Danish aerialist and trapeze artist (1926–2026)

Norma Fox ( Nielsen; 9 February 1926 – 8 August 2026), also known as La Norma, was a Danish-born aerialist and trapeze artist who performed throughout Europe before moving to the United States with her husband, the Frenchman André W. Fox, in 1949. In 1952, she performed as a stand-in for Betty Hutton in the film The Greatest Show on Earth. La Norma retired in 1974 and resided in Sarasota, Florida, where a "Ring of Fame" marker records her circus achievements.

==Early life==
Born in Randers, Jutland, on 9 February 1926, Norma Nielsen was the daughter of the cinema operator Laurits Nielsen and his wife Magda. From an early age, together with her siblings she performed circus acts in their back yard. When she was 14, she was noticed at the local ballet school by Emilie Altenburg who together with her daughter performed in a circus act advertised as the Florita Sisters. After discussing her intentions with Norma's parents, Altenburg took the child to Copenhagen where she was trained to become a trapeze artist under strict, almost slave-like conditions.

==Career==
After making her debut at Varieté Maxim in Randers she received her stage name La Norma when aged 16 she performed at the Scala in Copenhagen. During the German occupation of Denmark, Altenburg took Norma to Norway and then to Sweden where she performed in Circus Altenburg and Circus Scott. After the war, in 1946 together with Altenburg, Norma toured Denmark with Circus Belli. There she met André Fox, her husband-to-be, who encouraged her to break away from Altenburg. The couple moved on to France where Norma performed an aerial act suspended from the Eiffel Tower. This led to a contract with Ringling Bros. and Barnum & Bailey Circus, bringing the couple to the United States.
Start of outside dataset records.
$ cat src/rtl/vga_plot_arbiter.sv
// vga_plot_arbiter: sole driver of the vga_adapter pixel port, shared by three requesters and a full-screen clear sweep.
// Define VGA_PLOT_ARBITER_ROUND_ROBIN_EN for round-robin arbitration; without it, requester 0 > 1 > 2 by fixed priority.
module vga_plot_arbiter #(
  parameter int X_MAX          = 160,
  parameter int Y_MAX          = 120,
  parameter bit CLEAR_ON_RESET = 1'b1
) (
  input  logic        clock,
  input  logic        reset_n,
  input  logic        clear_req,
  input  logic [2:0]  clear_colour,
  input  logic [2:0]  req_valid,
  input  logic [23:0] req_x,
  input  logic [23:0] req_y,
  input  logic [8:0]  req_colour,
  output logic [2:0]  req_ready,
  output logic [7:0]  out_x,
  output logic [7:0]  out_y,
  output logic [2:0]  out_colour,
  output logic        plot,
  output logic        busy_clear,
  output logic [1:0]  grant_id
);
  localparam logic [1:0] S_INIT  = 2'd0;
  localparam logic [1:0] S_CLEAR = 2'd1;
  localparam logic [1:0] S_SERVE = 2'd2;
  localparam logic [7:0] X_LAST  = 8'(X_MAX - 1);
  localparam logic [7:0] Y_LAST  = 8'(Y_MAX - 1);
  localparam logic [8:0] X_LIM   = 9'(X_MAX);
  localparam logic [8:0] Y_LIM   = 9'(Y_MAX);

  logic [1:0] state_q, state_d;
  logic [7:0] cx_q, cx_d, cy_q, cy_d;
  logic [7:0] x_q, x_d, y_q, y_d;
  logic [2:0] col_q, col_d;
  logic       plot_q, plot_d;
  logic [1:0] gid_q, gid_d;
  logic [1:0] win;
  logic [7:0] sel_x, sel_y;
  logic [2:0] sel_c;
  logic       serve, xfer, in_range, last_x, last_y;

`ifdef VGA_PLOT_ARBITER_ROUND_ROBIN_EN
  logic [1:0] last_q, c0, c1, c2;

  function automatic logic [1:0] nxt(input logic [1:0] a);
    return (a == 2'd2) ? 2'd0 : a + 2'd1;
  endfunction

  // Round-robin: search starts at the requester after the last winner
  always_comb begin
    c0  = nxt(last_q);
    c1  = nxt(c0);
    c2  = nxt(c1);
    win = req_valid[c0] ? c0 : req_valid[c1] ? c1 : c2;
  end

  // Pointer moves only when a transfer actually happens
  always_ff @(posedge clock) begin
    if (!reset_n) last_q <= 2'd2;
    else if (xfer) last_q <= win;
  end
`else
  assign win = req_valid[0] ? 2'd0 : req_valid[1] ? 2'd1 : 2'd2;
`endif

  // Clear always beats a simultaneous request; nothing is granted outside S_SERVE or in reset
  assign serve      = reset_n && state_q == S_SERVE && !clear_req;
  assign xfer       = serve && |req_valid;
  assign req_ready  = xfer ? 3'b001 << win : 3'b000;
  assign busy_clear = reset_n && state_q == S_CLEAR;
  assign sel_x      = win == 2'd0 ? req_x[7:0] : win == 2'd1 ? req_x[15:8] : req_x[23:16];
  assign sel_y      = win == 2'd0 ? req_y[7:0] : win == 2'd1 ? req_y[15:8] : req_y[23:16];
  assign sel_c      = win == 2'd0 ? req_colour[2:0] : win == 2'd1 ? req_colour[5:3] : req_colour[8:6];
  assign in_range   = {1'b0, sel_x} < X_LIM && {1'b0, sel_y} < Y_LIM;
  assign last_x     = cx_q == X_LAST;
  assign last_y     = cy_q == Y_LAST;
  assign out_x      = x_q;
  assign out_y      = y_q;
  assign out_colour = col_q;
  assign plot       = plot_q;
  assign grant_id   = gid_q;

  // Next-state: clear sweep in raster order, or one accepted pixel per cycle
  always_comb begin
    state_d = state_q;
    cx_d    = cx_q;
    cy_d    = cy_q;
    x_d     = x_q;
    y_d     = y_q;
    col_d   = col_q;
    plot_d  = 1'b0;
    gid_d   = gid_q;
    case (state_q)
      S_INIT: state_d = (CLEAR_ON_RESET || clear_req) ? S_CLEAR : S_SERVE;
      S_CLEAR: begin
        x_d     = cx_q;
        y_d     = cy_q;
        col_d   = clear_colour;
        plot_d  = 1'b1;
        cx_d    = last_x ? 8'd0 : cx_q + 8'd1;
        cy_d    = last_x ? (last_y ? 8'd0 : cy_q + 8'd1) : cy_q;
        state_d = (last_x && last_y) ? S_SERVE : S_CLEAR;
      end
      S_SERVE: begin
        state_d = clear_req ? S_CLEAR : S_SERVE;
        gid_d   = xfer ? win : gid_q;
        plot_d  = xfer && in_range;
        x_d     = plot_d ? sel_x : x_q;
        y_d     = plot_d ? sel_y : y_q;
        col_d   = plot_d ? sel_c : col_q;
      end
      default: state_d = S_INIT;
    endcase
  end

  // State and output registers; reset aborts any sweep in progress
  always_ff @(posedge clock) begin
    if (!reset_n) begin
      state_q <= S_INIT;
      cx_q    <= 8'd0;
      cy_q    <= 8'd0;
      x_q     <= 8'd0;
      y_q     <= 8'd0;
      col_q   <= 3'd0;
      plot_q  <= 1'b0;
      gid_q   <= 2'd0;
    end else begin
      state_q <= state_d;
      cx_q    <= cx_d;
      cy_q    <= cy_d;
      x_q     <= x_d;
      y_q     <= y_d;
      col_q   <= col_d;
      plot_q  <= plot_d;
      gid_q   <= gid_d;
    end
  end
endmodule
$ cat config.mk
export PLATFORM = sky130hd
export DESIGN_NAME = vga_plot_arbiter
export DESIGN_NICKNAME = d
export VERILOG_FILES = /design/src/rtl/vga_plot_arbiter.sv
export SDC_FILE = /design/constraint.sdc
export NUM_CORES = 1
export LEC_CHECK = 0
export BUFFER_PORTS_ARGS = -buffer_cell sky130_fd_sc_hd__buf_2
export CORE_AREA = 8 8 90 84
export DETAILED_ROUTE_END_ITERATION = 16
export DIE_AREA = 0 0 98 92
export GPL_TIMING_DRIVEN = 0
export PLACE_DENSITY_LB_ADDON = 0.15
export SYNTH_ARGS = -nofsm -noshare
export SYNTH_HDL_FRONTEND = slang
export SYNTH_SLANG_ARGS = --single-unit
$ cat constraint.sdc
create_clock -name clock -period 2.1 [get_ports clock]
set_input_delay 0.21 -clock clock [delete_from_list [all_inputs] [get_ports clock]]
set_output_delay 0.21 -clock clock [all_outputs]
set_load 0.005 [all_outputs]
==> results by group <==
Logic synthesis
  • Synth Cell Area: 2340 um2
  • Top area cells in the synthesized netlist: dfxtp_1 (34%), mux2i_1 (17%), o211ai_1 (8.3%)
  • Area leader, netlist: dfxtp_1
  • Number of synthesized flops with an enable pin: 0
  • Synth Area in Simple Gates: 0.184
  • Commonest cells post-synth: nand2_1 (45), dfxtp_1 (40), mux2i_1 (39)
  • Register bit count reported by yosys: 40
  • Yosys warns: 0
  • Unique cell type count in the Yosys netlist: 40
  • Syn Nets: 341
  • Asr flop ratio synth: 0
  • Xor and xnor area share after synthesis: 0.0449
  • Top-count cell post-synth: nand2_1
  • Compound-Gate Fraction of Synth Area: 0.162
  • Mapped Cells: 269
  • Post-synth top area share: 0.342
  • Share of the yosys chip area belonging to registers: 0.342
  • Adder-Cell Fraction of Synth Area: 0.0321
  • Multiplexer share of the synthesized area: 0.186
  • Top_reg_cell synth: dfxtp_1
  • Syn Area/Cell: 8.71 um2
  • Main combinational cell family by area after synthesis: multiplexers

Final layout
  • Final Instance Count excl. Fillers: 447
  • Final Cell Area: 3180 um2
  • Core Util, Final: 0.531
  • Inserted Diodes: 0
  • Layout cells sized above 1: 0.347
  • P&R area growth vs syn: 35.6%
  • Nets: 446

Pwr
  • Pwr/cell area: 534 nW/um2
  • Final Power: 1700 uW
  • VDD IR max: 0.293 mV
  • Leak Pwr: 0.00143 uW

Routing
  • DRC: 0
  • Drt wl/cell: 17.0 um
  • Iter 0 DRT Violations: 105
  • Final antenna-violating net count: 0
  • DRT Wirelength: 7.60 mm
  • Pre-antenna DRT Iters: 4
  • Routed vias: 2,361
  • Vias per cell: 5.28

STA
  • Relative slew margins: 0.536
  • RSZ-0062 raised after global routing: no
  • Worst clock skew: 6.10 ps
  • Final hold vios: 0
  • Post-route setup TNS: 0 ps
  • Final setup viols: 0
  • Period utilisation layout: 0.954
  • Slew Viols, Final: 0
  • F_max: 499 MHz
  • Min Tclk post-route: 2000 ps
  • Worst slew pin tran: 696 ps

Worst setup path
  • R2R setup slack: 100 ps
  • Worst-case reg-to-reg path depth: 9
  • Critical Path Fanout Max: 10
  • Reg2Reg Capture Point: out_y[5]
  • Crit path capture: out_y[5]
  • Critical path class: register to register
  • Arrival @ worst endpoint: 2230 ps
  • Critical Path Start Type: register
  • Worst endpoint required time: 2330 ps
  • Worst Setup End Kind: register
  • Worst r2r src: state_q[0]
  • Crit path from: state_q[0]

Placed design
  • Placed Cells: 432
  • GP Congestion: 0.795
  • Placed Area: 2890 um2
  • # port buffers: 91
  • DP HPWL: 5.74 mm

Global routing
  • GR Util All Layers: 0.167
  • Busiest metal layer after global routing: met2
  • Grt ovf: 0
  • Largest net degree at the start of global routing: 13
  • Vias in the first global route: 2,414
  • GR Layer Usage met1: 0.221
  • Antenna violations before repair: 0
  • First-pass GRT wire length: 12.3 mm
  • Global Route met2 Usage: 0.264
  • GR Util met3: 0.0400

Clock network
  • H-tree Lvls: 2
  • Root Driver: clkbuf_8
  • Num CTS Buffers: 5
  • Clock sink count: 40
  • Clock slew at reported path FFs: 80 ps
  • TritonCTS clock tree: yes
  • CTS max path bufs: 2
  • Insertion delay to the later sink of the worst-skew pair: 290 ps
  • Hold Buf Count CTS: 0

Worst hold path
  • Min-delay worst type: input port to register
  • Hold Path Stages: 3

Job
  • Max Cap Viol: 0

Status
  • Status: finished clean

Floorplanning
  • Die X: 98 um
  • Die Y: 92 um
  • FP Rows: 27
  • Core box area: 5980 um2
  • Die area: 9020 um2
  • Top-level port count: 92
  • Starting Density: 0.392
## kinds of logic (layout without fill, tap and decap cells)
kind of cell	count (synthesis)	after routing
buffers and inverters	23	129
flip-flops	40	40
adder cells (fa/ha/maj)	6	6
AO/OA/AOI/OAI	51	51
XOR/XNOR	12	12
multiplexers	43	43
AND/OR/NAND/NOR	94	94
## routing by layer
layer,vias to the layer above,wire length [um]
met1,1078,3690
met2,81,3350
li1,1191,-
met4,0,102
met5,-,0
met3,11,453
## how the worst min path moves through the flow
stage,start,to,slack (ps)
floorplan,clear_req,state_q[0],380
global placement,out_y[4],out_y[4],440
detailed placement,out_x[4],out_x[4],450
CTS,clear_colour[0],out_colour[0],230
global route,clear_req,state_q[0],250
finish,clear_req,state_q[0],240
## through the flow
| stage | hold slack [ps] | setup slack [ps] |
|---|---|---|
| final | 236 | 96.7 |
| after global routing | 246 | 1.22 |
| after CTS | 229 | 6.23 |
| after detailed placement | 449 | -448 |
| after global placement | 444 | -418 |
| after floorplan | 382 | 64.3 |
## power by group
group / internal (uW) / total [uW] / leakage (uW) / switching, uW
Clock: 353 / 623 / 0.0000552 / 270
Combinational: 138 / 283 / 0.00105 / 145
Sequential: 777 / 790 / 0.000325 / 13.1
## critical path, stage by stage (launching register included)
cell,delay [ps]
dfxtp_2,340
inv_1,60
ha_1,180
buf_4,180
and2b_2,250
o311ai_4,150
nor2_4,90
a31oi_4,290
clkbuf_16,230
mux2i_1,170
## repair_timing
| action | CTS | global route |
|---|---|---|
| setup buffers | 3 | 3 |
| gates resized for setup | 12 | 10 |
| pin swaps | 3 | 1 |
| cloned | 0 | 1 |
| endpoints found under the setup margin | 28 | 28 |
## registers in the layout, summed over array words and instances, names as in the netlist
signal,count
cx_q,8
out_x,8
cy_q,8
grant_id,2
out_y,8
out_colour,3
state_q,2
plot,1
## cell type report
class / instances / area (um2)
multi-input cells: 206 / 1520
repair buffers: 98 / 538
clock buffers: 6 / 72.6
clock inverters: 2 / 35.0
fillers: 578 / 2800
plain buffers: 19 / 104
flip-flops and latches: 40 / 805
inverters: 4 / 15.0
well taps: 72 / 90.1
## layout by cell type, fill, tap and decap left out, types with 2 or more instances in the layout
cell type	n
mux2i_1	39
a21oi_1	4
o21ai_0	5
clkbuf_8	5
a211oi_1	3
xor2_1	7
mux2_1	2
clkbuf_1	10
nor2_1	21
clkbuf_2	2
buf_2	93
a31o_2	2
buf_12	2
nor4_4	2
dfxtp_1	37
nor3_1	2
o211ai_1	26
nand2b_1	2
inv_1	4
xnor2_1	5
nand2_1	45
a311oi_1	4
dfxtp_2	3
buf_4	6
nand4_1	8
mux2_2	2
and3_1	3
ha_1	5
buf_1	3
(Power assumes the default switching activity.)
She worked with RBB&B from 1949 to 1951. In 1951, she doubled for Betty Hutton in the film The Greatest Show on Earth]. For the next 20 years, she continued to perform in other American circuses. Fellow trapeze artist Tony Steele credits her as his inspiration for joining the circus.

==Personal life and death==
After her son Gilbert became paralysed in a scooter incident, Fox retired from the circus in 1974. She trained young performers until the mid-1980s. Fox lived out her days in Sarasota's circus community, and a "Ring of Fame" marker records her achievements.

Fox died in Sarasota on 8 August 2026, at the age of 100.